B6;129S4-Pou5f1^tm2Jae/J

Stock number: 008214
Product name: Oct4-GFP
Research areas: Research Tools

Description

Mice homozygous for this Oct4-EGFP mutation harbor an IRES-EGFP fusion cassette downstream of the stop codon of the Oct4 (Pou5f1) gene. These mutant mice may be useful for the selection of induced pluripotent stem (iPS) cells, or more generally for fluorescent labeling of embryonic stem cells.

Detailed description

Mice homozygous for this Oct4-EGFP mutation are viable and fertile. They harbor an IRES-EGFP fusion cassette downstream of the stop codon of the Oct4 (Pou5f1) gene. When treated with specific transcription factors (Oct4, Sox2, c-Myc and Klf4), some Oct4-EGFP murine embryonic fibroblasts (MEFs) have the properties of induced pluripotent stem (iPS) cells. Such iPS cells have the DNA methylation, gene expression and chromatin state of embryonic stem cells and can form viable chimeras, contribute to the germ line, and generate live late-term embryos when injected into tetraploid blastocysts. These Oct4-EGFP mutant mice may be useful for fluorescent labeling of embryonic stem cells, as well as for the selection of iPS cells (i.e. epigenetic reprogramming of somatic cells into pluripotent embryonic stem cells).

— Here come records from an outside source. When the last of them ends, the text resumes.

--- config.mk ---
export PLATFORM = sky130hd
export DESIGN_NAME = adc_bcd_format_flat
export DESIGN_NICKNAME = d
export VERILOG_FILES = /design/src/rtl/adc_bcd_format_if.sv /design/src/rtl/adc_bcd_format.sv /design/src/flat_wrapper.sv
export SDC_FILE = /design/constraint.sdc
export NUM_CORES = 1
export LEC_CHECK = 0
export BUFFER_PORTS_ARGS = -buffer_cell sky130_fd_sc_hd__buf_4
export CAP_MARGIN = 10
export CORE_ASPECT_RATIO = 1.2
export CORE_MARGIN = 2
export CORE_UTILIZATION = 51
export DETAILED_ROUTE_END_ITERATION = 16
export PLACE_DENSITY = 0.76
export SYNTH_ARGS = -nofsm -noshare
export SYNTH_HDL_FRONTEND = slang
export SYNTH_SLANG_ARGS = --single-unit
export TNS_END_PERCENT = 10
--- constraint.sdc ---
create_clock -name i_clk -period 1.3 [get_ports i_clk]
set_input_delay 0.065 -clock i_clk [delete_from_list [all_inputs] [get_ports i_clk]]
set_output_delay 0.065 -clock i_clk [all_outputs]
set_load 0.05 [all_outputs]
--- src/rtl/adc_bcd_format_if.sv ---
// Sample-in / BCD-display-out bundle for adc_bcd_format.
// master drives the sample strobe; slave is the converter.
interface adc_bcd_format_if #(
    parameter int IN_W = 14
);
    logic            i_valid;
    logic [IN_W-1:0] i_sample;
    logic            i_blank_en;
    logic [1:0]      i_dp_pos;
    logic            o_busy;
    logic            o_done;
    logic [15:0]     o_data;
    logic [3:0]      o_turn_off;
    logic [3:0]      o_dp;
    logic            o_ovf;

    modport master (
        output i_valid, i_sample, i_blank_en, i_dp_pos,
        input  o_busy, o_done, o_data, o_turn_off, o_dp, o_ovf
    );

    modport slave (
        input  i_valid, i_sample, i_blank_en, i_dp_pos,
        output o_busy, o_done, o_data, o_turn_off, o_dp, o_ovf
    );
endinterface

--- src/rtl/adc_bcd_format.sv ---
// Binary ADC sample to 4-digit BCD (double dabble) with blanking and point.
// ADC_BCD_SAT_EN: clamp values above 9999 to 9999 and flag o_ovf.
module adc_bcd_format #(
    parameter int IN_W = 14
) (
    input  logic               i_clk,
    input  logic               i_rst_n,
    adc_bcd_format_if.slave    bus
);
    localparam int CW = $clog2(IN_W + 1);
    localparam int SW = 20 + IN_W;

    typedef enum logic [1:0] {
        IDLE,
        SHIFT,
        OUT
    } state_t;

    state_t          r_state;
    state_t          w_next;
    logic [CW-1:0]   r_cnt;
    logic [SW-1:0]   r_sh;
    logic            r_blank;
    logic [1:0]      r_dp_pos;
    logic [15:0]     r_data;
    logic [3:0]      r_off;
    logic [3:0]      r_dp;
    logic            r_done;

    logic            w_accept;
    logic [IN_W-1:0] w_load;
    logic [SW-1:0]   w_adj;
    logic [15:0]     w_low;
    logic [3:0]      w_prot;
    logic [3:0]      w_off;
    logic [3:0]      w_dp;

    assign w_accept = (r_state == IDLE) && bus.i_valid;

`ifdef ADC_BCD_SAT_EN
    logic w_over;
    logic r_ovf_cap;
    logic r_ovf;

    assign w_over = 32'(bus.i_sample) > 32'd9999;
    assign w_load = w_over ? IN_W'(9999) : bus.i_sample;
    assign bus.o_ovf = r_ovf;

    always_ff @(posedge i_clk or negedge i_rst_n) begin
        if (!i_rst_n) begin
            r_ovf_cap <= 1'b0;
            r_ovf     <= 1'b0;
        end else begin
            if (w_accept)
                r_ovf_cap <= w_over;
            if (r_state == OUT)
                r_ovf <= r_ovf_cap;
        end
    end
`else
    assign w_load = bus.i_sample;
    assign bus.o_ovf = 1'b0;
`endif

    always_ff @(posedge i_clk or negedge i_rst_n) begin
        if (!i_rst_n)
            r_state <= IDLE;
        else
            r_state <= w_next;
    end

    always_comb begin
        w_next = r_state;
        unique case (r_state)
            IDLE:    if (bus.i_valid) w_next = SHIFT;
            SHIFT:   if (r_cnt == CW'(1)) w_next = OUT;
            OUT:     w_next = IDLE;
            default: w_next = IDLE;
        endcase
    end

    // Add-3 correction on all five BCD nibbles before each shift.
    always_comb begin
        w_adj = r_sh;
        for (int k = 0; k < 5; k++) begin
            if (r_sh[IN_W + 4*k +: 4] >= 4'd5)
                w_adj[IN_W + 4*k +: 4] = r_sh[IN_W + 4*k +: 4] + 4'd3;
        end
    end

    assign w_low = r_sh[IN_W +: 16];

    // A digit at or right of the point is never blanked.
    always_comb begin
        w_prot    = 4'b0001;
        w_prot[1] = (r_dp_pos >= 2'd1);
        w_prot[2] = (r_dp_pos >= 2'd2);
        w_prot[3] = (r_dp_pos == 2'd3);
        w_off     = 4'b0000;
        w_off[3]  = r_blank && (w_low[15:12] == 4'd0) && !w_prot[3];
        w_off[2]  = w_off[3] && (w_low[11:8] == 4'd0) && !w_prot[2];
        w_off[1]  = w_off[2] && (w_low[7:4] == 4'd0) && !w_prot[1];
        w_dp      = 4'b0000;
        if (r_dp_pos != 2'd0)
            w_dp = 4'b0001 << r_dp_pos;
    end

    always_ff @(posedge i_clk or negedge i_rst_n) begin
        if (!i_rst_n) begin
            r_cnt    <= '0;
            r_sh     <= '0;
            r_blank  <= 1'b0;
            r_dp_pos <= 2'd0;
            r_data   <= 16'h0000;
            r_off    <= 4'b1111;
            r_dp     <= 4'b0000;
            r_done   <= 1'b0;
        end else begin
            r_done <= 1'b0;
            if (w_accept) begin
                r_cnt    <= CW'(IN_W);
                r_sh     <= {20'd0, w_load};
                r_blank  <= bus.i_blank_en;
                r_dp_pos <= bus.i_dp_pos;
            end
            if (r_state == SHIFT) begin
                r_cnt <= r_cnt - CW'(1);
                r_sh  <= {w_adj[SW-2:0], 1'b0};
            end
            if (r_state == OUT) begin
                r_data <= w_low;
                r_off  <= w_off;
                r_dp   <= w_dp;
                r_done <= 1'b1;
            end
        end
    end

    assign bus.o_busy     = (r_state != IDLE);
    assign bus.o_done     = r_done;
    assign bus.o_data     = r_data;
    assign bus.o_turn_off = r_off;
    assign bus.o_dp       = r_dp;
endmodule
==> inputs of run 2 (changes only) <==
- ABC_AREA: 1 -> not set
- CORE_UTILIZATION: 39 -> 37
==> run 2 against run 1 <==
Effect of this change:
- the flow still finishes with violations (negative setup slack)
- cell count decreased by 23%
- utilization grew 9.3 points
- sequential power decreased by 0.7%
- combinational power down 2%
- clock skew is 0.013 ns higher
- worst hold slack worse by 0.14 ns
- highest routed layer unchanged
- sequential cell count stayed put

Of note, these Oct4-EGFP mutant mice may also be used in conjunction with Oct4-neo mice (Stock No. 008204); a similar mutant strain bearing a neo selection cassette in the Oct4 locus.

Development

A targeting vector was designed to insert an "IRES-EGFP-floxed NEO" cassette (containing an internal ribosomal entry site (IRES), enhanced green fluorescent protein (EGFP) sequence, and a loxP-flanked neo) between the stop codon and endogenous polyA signal of the targeted gene. This construct was electroporated into (C57BL/6 x 129S4Sv/Jae)F1-derived V6.5 embryonic stem (ES) cells. Correctly targeted ES cells were transiently transfected with a cre expressing plasmid to remove the neo selection cassette. Chimeric mice were established. The resulting Oct4-EGFP mutant mice were maintained on a mixed B6;129S4 genetic background prior to arrival at The Jackson Laboratory.

Allele

Symbol: Pou5f1^tm2Jae
Name: targeted mutation 2, Rudolf Jaenisch
MGI accession ID: MGI:3772191
Generation method: Targeted
Attributes: Reporter
Synonyms: Oct4-EGFP; Oct4-GFP; Oct4-iresGFP; Oct4-IRES-GFP; Pou5f1^tm2(EGFP)Jae
Marker symbol: Pou5f1
Marker name: POU domain, class 5, transcription factor 1
Marker synonyms: OCT3; Oct-3; Oct3/4; Oct-3/4; OCT4; Oct-4; OCT4PG1; OCT4-PG1; Otf3; OTF-3; OTF3C; Otf3g; OTF3P1; Otf3-rs7; Otf4; Otf-4; POU5F1P1; POU5F1P4; POU5FLC20; POU5FLC8
Chromosome: 17
Strain of origin: (C57BL/6 x 129S4/SvJae)F1
Expressed genes: GFP,Green Fluorescent Protein,
Site of expression: Embryonic stem cells express EGFP.
Molecular note: A targeting vector was designed to insert an "IRES-EGFP-floxed NEO" cassette (containing an internal ribosomal entry site (IRES), enhanced green fluorescent protein (EGFP) sequence, and a loxP-flanked neo) between the stop codon and endogenous polyA signal of the targeted gene. This construct was electroporated into (C57BL/6 x 129S4Sv/Jae)F1-derived V6.5 embryonic stem (ES) cells. Correctly targeted ES cells were transiently transfected with a cre expressing plasmid to remove the neo selection cassette.
General note: When treated with specific transcription factors (Oct4, Sox2, c-Myc and Klf4), some Oct4-EGFP murine embryonic fibroblasts (MEFs) have the properties of induced pluripotent stem (iPS) cells. Such iPS cells have the DNA methylation, gene expression and chromatin state of embryonic stem cells and can form viable chimeras, contribute to the germ line, and generate live late-term embryos when injected into tetraploid blastocysts.